DATASET RECORDS START

File: src/rtl/mac_lane_array.sv
// mac_lane_array: multi-lane integer multiply-accumulate engine.
// Operand beats arrive on a valid/ready handshake, are multiplied per lane in
// stage S1, accumulated in stage S2 and, on the last beat of a dot-product
// group, written with sticky overflow flags into a first-word fall-through
// result FIFO. Input acceptance is credit-limited so the FIFO never overflows.
module mac_lane_array #(
    parameter int DATA_W     = 16,
    parameter int LANES      = 4,
    parameter int ACC_W      = 40,
    parameter int FIFO_DEPTH = 4
) (
    input  logic                      clk,
    input  logic                      rst_n,
    input  logic                      in_vld,
    output logic                      in_rdy,
    input  logic [LANES*DATA_W-1:0]   in_a,
    input  logic [LANES*DATA_W-1:0]   in_b,
    input  logic                      in_mode,
    input  logic                      in_last,
    input  logic                      cfg_clr,
    output logic                      out_vld,
    input  logic                      out_rdy,
    output logic [LANES*ACC_W-1:0]    out_c,
    output logic [LANES-1:0]          out_ovf,
    output logic                      out_mode
);

    localparam int PTR_W = (FIFO_DEPTH > 1) ? $clog2(FIFO_DEPTH) : 1;
    localparam int CNT_W = PTR_W + 1;
    localparam int PRD_W = 2 * DATA_W;

    // Handshake and group-mode tracking
    logic               accept;
    logic               effMode;
    logic               grpOpen_q, grpOpen_d;
    logic               grpMode_q, grpMode_d;

    // Stage S1: registered products
    logic               s1Vld_q,  s1Vld_d;
    logic               s1Last_q, s1Last_d;
    logic               s1Mode_q, s1Mode_d;
    logic [ACC_W-1:0]   prodExt  [LANES];
    logic [ACC_W-1:0]   s1Prod_q [LANES];
    logic [ACC_W-1:0]   s1Prod_d [LANES];

    // Stage S2: accumulators and sticky overflow
    logic [ACC_W-1:0]   acc_q   [LANES];
    logic [ACC_W-1:0]   acc_d   [LANES];
    logic [ACC_W-1:0]   accNext [LANES];
    logic [LANES-1:0]   ovf_q, ovf_d;
    logic [LANES-1:0]   ovfNext;

    // Result FIFO
    logic [LANES*ACC_W-1:0] fifoC_q    [FIFO_DEPTH];
    logic [LANES-1:0]       fifoOvf_q  [FIFO_DEPTH];
    logic                   fifoMode_q [FIFO_DEPTH];
    logic [PTR_W-1:0]       wrPtr_q, wrPtr_d;
    logic [PTR_W-1:0]       rdPtr_q, rdPtr_d;
    logic [CNT_W-1:0]       count_q, count_d;
    logic                   push;
    logic                   pop;
    logic [LANES*ACC_W-1:0] pushC;
    logic                   pendingLast;
    logic [CNT_W:0]         creditUse;

    // A beat whose group is not yet open takes its mode straight from in_mode,
    // which also covers single-beat groups.
    assign effMode = grpOpen_q ? grpMode_q : in_mode;
    assign accept  = in_vld && in_rdy;

    // A last beat still in S1 has already claimed a FIFO slot, so it counts
    // against the credit even before it is written.
    assign pendingLast = s1Vld_q && s1Last_q;
    assign creditUse   = {1'b0, count_q} + (CNT_W+1)'(pendingLast);
    assign in_rdy      = rst_n && !cfg_clr && (creditUse < (CNT_W+1)'(FIFO_DEPTH));

    assign push = s1Vld_q && s1Last_q && !cfg_clr;
    assign pop  = out_vld && out_rdy && !cfg_clr;

    genvar g;
    generate
        for (g = 0; g < LANES; g++) begin : gLane
            logic [DATA_W-1:0] laneA;
            logic [DATA_W-1:0] laneB;
            logic [PRD_W-1:0]  aExt;
            logic [PRD_W-1:0]  bExt;
            logic [PRD_W-1:0]  prod;
            logic [ACC_W:0]    sum;
            logic              addOvf;

            assign laneA = in_a[g*DATA_W +: DATA_W];
            assign laneB = in_b[g*DATA_W +: DATA_W];

            // Extending both operands to 2*DATA_W and keeping the low half of
            // the product gives the exact signed or unsigned product.
            assign aExt = {{DATA_W{effMode & laneA[DATA_W-1]}}, laneA};
            assign bExt = {{DATA_W{effMode & laneB[DATA_W-1]}}, laneB};
            assign prod = aExt * bExt;

            if (ACC_W > PRD_W) begin : gWiden
                assign prodExt[g] = {{(ACC_W-PRD_W){effMode & prod[PRD_W-1]}}, prod};
            end else begin : gSame
                assign prodExt[g] = prod;
            end

            // The add wraps modulo 2^ACC_W; overflow is judged by the mode
            // the product was formed in.
            assign sum        = {1'b0, acc_q[g]} + {1'b0, s1Prod_q[g]};
            assign accNext[g] = sum[ACC_W-1:0];
            assign addOvf     = s1Mode_q
                              ? ((acc_q[g][ACC_W-1] == s1Prod_q[g][ACC_W-1]) &&
                                 (sum[ACC_W-1] != acc_q[g][ACC_W-1]))
                              : sum[ACC_W];
            assign ovfNext[g] = ovf_q[g] | addOvf;
            assign pushC[g*ACC_W +: ACC_W] = accNext[g];
        end
    endgenerate

    // Next-state for the group-mode latch: opens on a non-last beat, closes on
    // a last beat or flush.
    always_comb begin
        grpOpen_d = grpOpen_q;
        grpMode_d = grpMode_q;
        if (cfg_clr) begin
            grpOpen_d = 1'b0;
        end else if (accept) begin
            grpOpen_d = !in_last;
            grpMode_d = effMode;
        end
    end

    // Next-state for stage S1; product registers only load on an accepted beat.
    always_comb begin
        s1Vld_d  = accept && !cfg_clr;
        s1Last_d = s1Last_q;
        s1Mode_d = s1Mode_q;
        s1Prod_d = s1Prod_q;
        if (accept) begin
            s1Last_d = in_last;
            s1Mode_d = effMode;
            s1Prod_d = prodExt;
        end
    end

    // Next-state for stage S2: accumulate, or restart after a group completes.
    always_comb begin
        acc_d = acc_q;
        ovf_d = ovf_q;
        if (cfg_clr) begin
            for (int i = 0; i < LANES; i++) begin
                acc_d[i] = '0;
            end
            ovf_d = '0;
        end else if (s1Vld_q) begin
            if (s1Last_q) begin
                for (int i = 0; i < LANES; i++) begin
                    acc_d[i] = '0;
                end
                ovf_d = '0;
            end else begin
                acc_d = accNext;
                ovf_d = ovfNext;
            end
        end
    end

    // Next-state for FIFO pointers and occupancy; push and pop together leave
    // the count unchanged.
    always_comb begin
        wrPtr_d = wrPtr_q;
        rdPtr_d = rdPtr_q;
        count_d = count_q;
        if (cfg_clr) begin
            wrPtr_d = '0;
            rdPtr_d = '0;
            count_d = '0;
        end else begin
            if (push) begin
                wrPtr_d = wrPtr_q + PTR_W'(1);
            end
            if (pop) begin
                rdPtr_d = rdPtr_q + PTR_W'(1);
            end
            case ({push, pop})
                2'b10:   count_d = count_q + CNT_W'(1);
                2'b01:   count_d = count_q - CNT_W'(1);
                default: count_d = count_q;
            endcase
        end
    end

    // Control and pipeline state registers.
    always_ff @(posedge clk or negedge rst_n) begin
        if (!rst_n) begin
            grpOpen_q <= 1'b0;
            grpMode_q <= 1'b0;
            s1Vld_q   <= 1'b0;
            s1Last_q  <= 1'b0;
            s1Mode_q  <= 1'b0;
            ovf_q     <= '0;
            wrPtr_q   <= '0;
            rdPtr_q   <= '0;
            count_q   <= '0;
            for (int i = 0; i < LANES; i++) begin
                s1Prod_q[i] <= '0;
                acc_q[i]    <= '0;
            end
        end else begin
            grpOpen_q <= grpOpen_d;
            grpMode_q <= grpMode_d;
            s1Vld_q   <= s1Vld_d;
            s1Last_q  <= s1Last_d;
            s1Mode_q  <= s1Mode_d;
            ovf_q     <= ovf_d;
            wrPtr_q   <= wrPtr_d;
            rdPtr_q   <= rdPtr_d;
            count_q   <= count_d;
            s1Prod_q  <= s1Prod_d;
            acc_q     <= acc_d;
        end
    end

    // FIFO storage; cleared on reset so the outputs read zero while in reset.
    always_ff @(posedge clk or negedge rst_n) begin
        if (!rst_n) begin
            for (int i = 0; i < FIFO_DEPTH; i++) begin
                fifoC_q[i]    <= '0;
                fifoOvf_q[i]  <= '0;
                fifoMode_q[i] <= 1'b0;
            end
        end else if (push) begin
            fifoC_q[wrPtr_q]    <= pushC;
            fifoOvf_q[wrPtr_q]  <= ovfNext;
            fifoMode_q[wrPtr_q] <= s1Mode_q;
        end
    end

    assign out_vld  = (count_q != '0);
    assign out_c    = fifoC_q[rdPtr_q];
    assign out_ovf  = fifoOvf_q[rdPtr_q];
    assign out_mode = fifoMode_q[rdPtr_q];

endmodule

DATASET RECORDS END

* **WHAT THE EXERCISE ASKS**
From the data above, gather every line that includes the word "laneA".

* **ANSWER FOR THIS EXERCISE**
            logic [DATA_W-1:0] laneA;
            assign laneA = in_a[g*DATA_W +: DATA_W];
            assign aExt = {{DATA_W{effMode & laneA[DATA_W-1]}}, laneA};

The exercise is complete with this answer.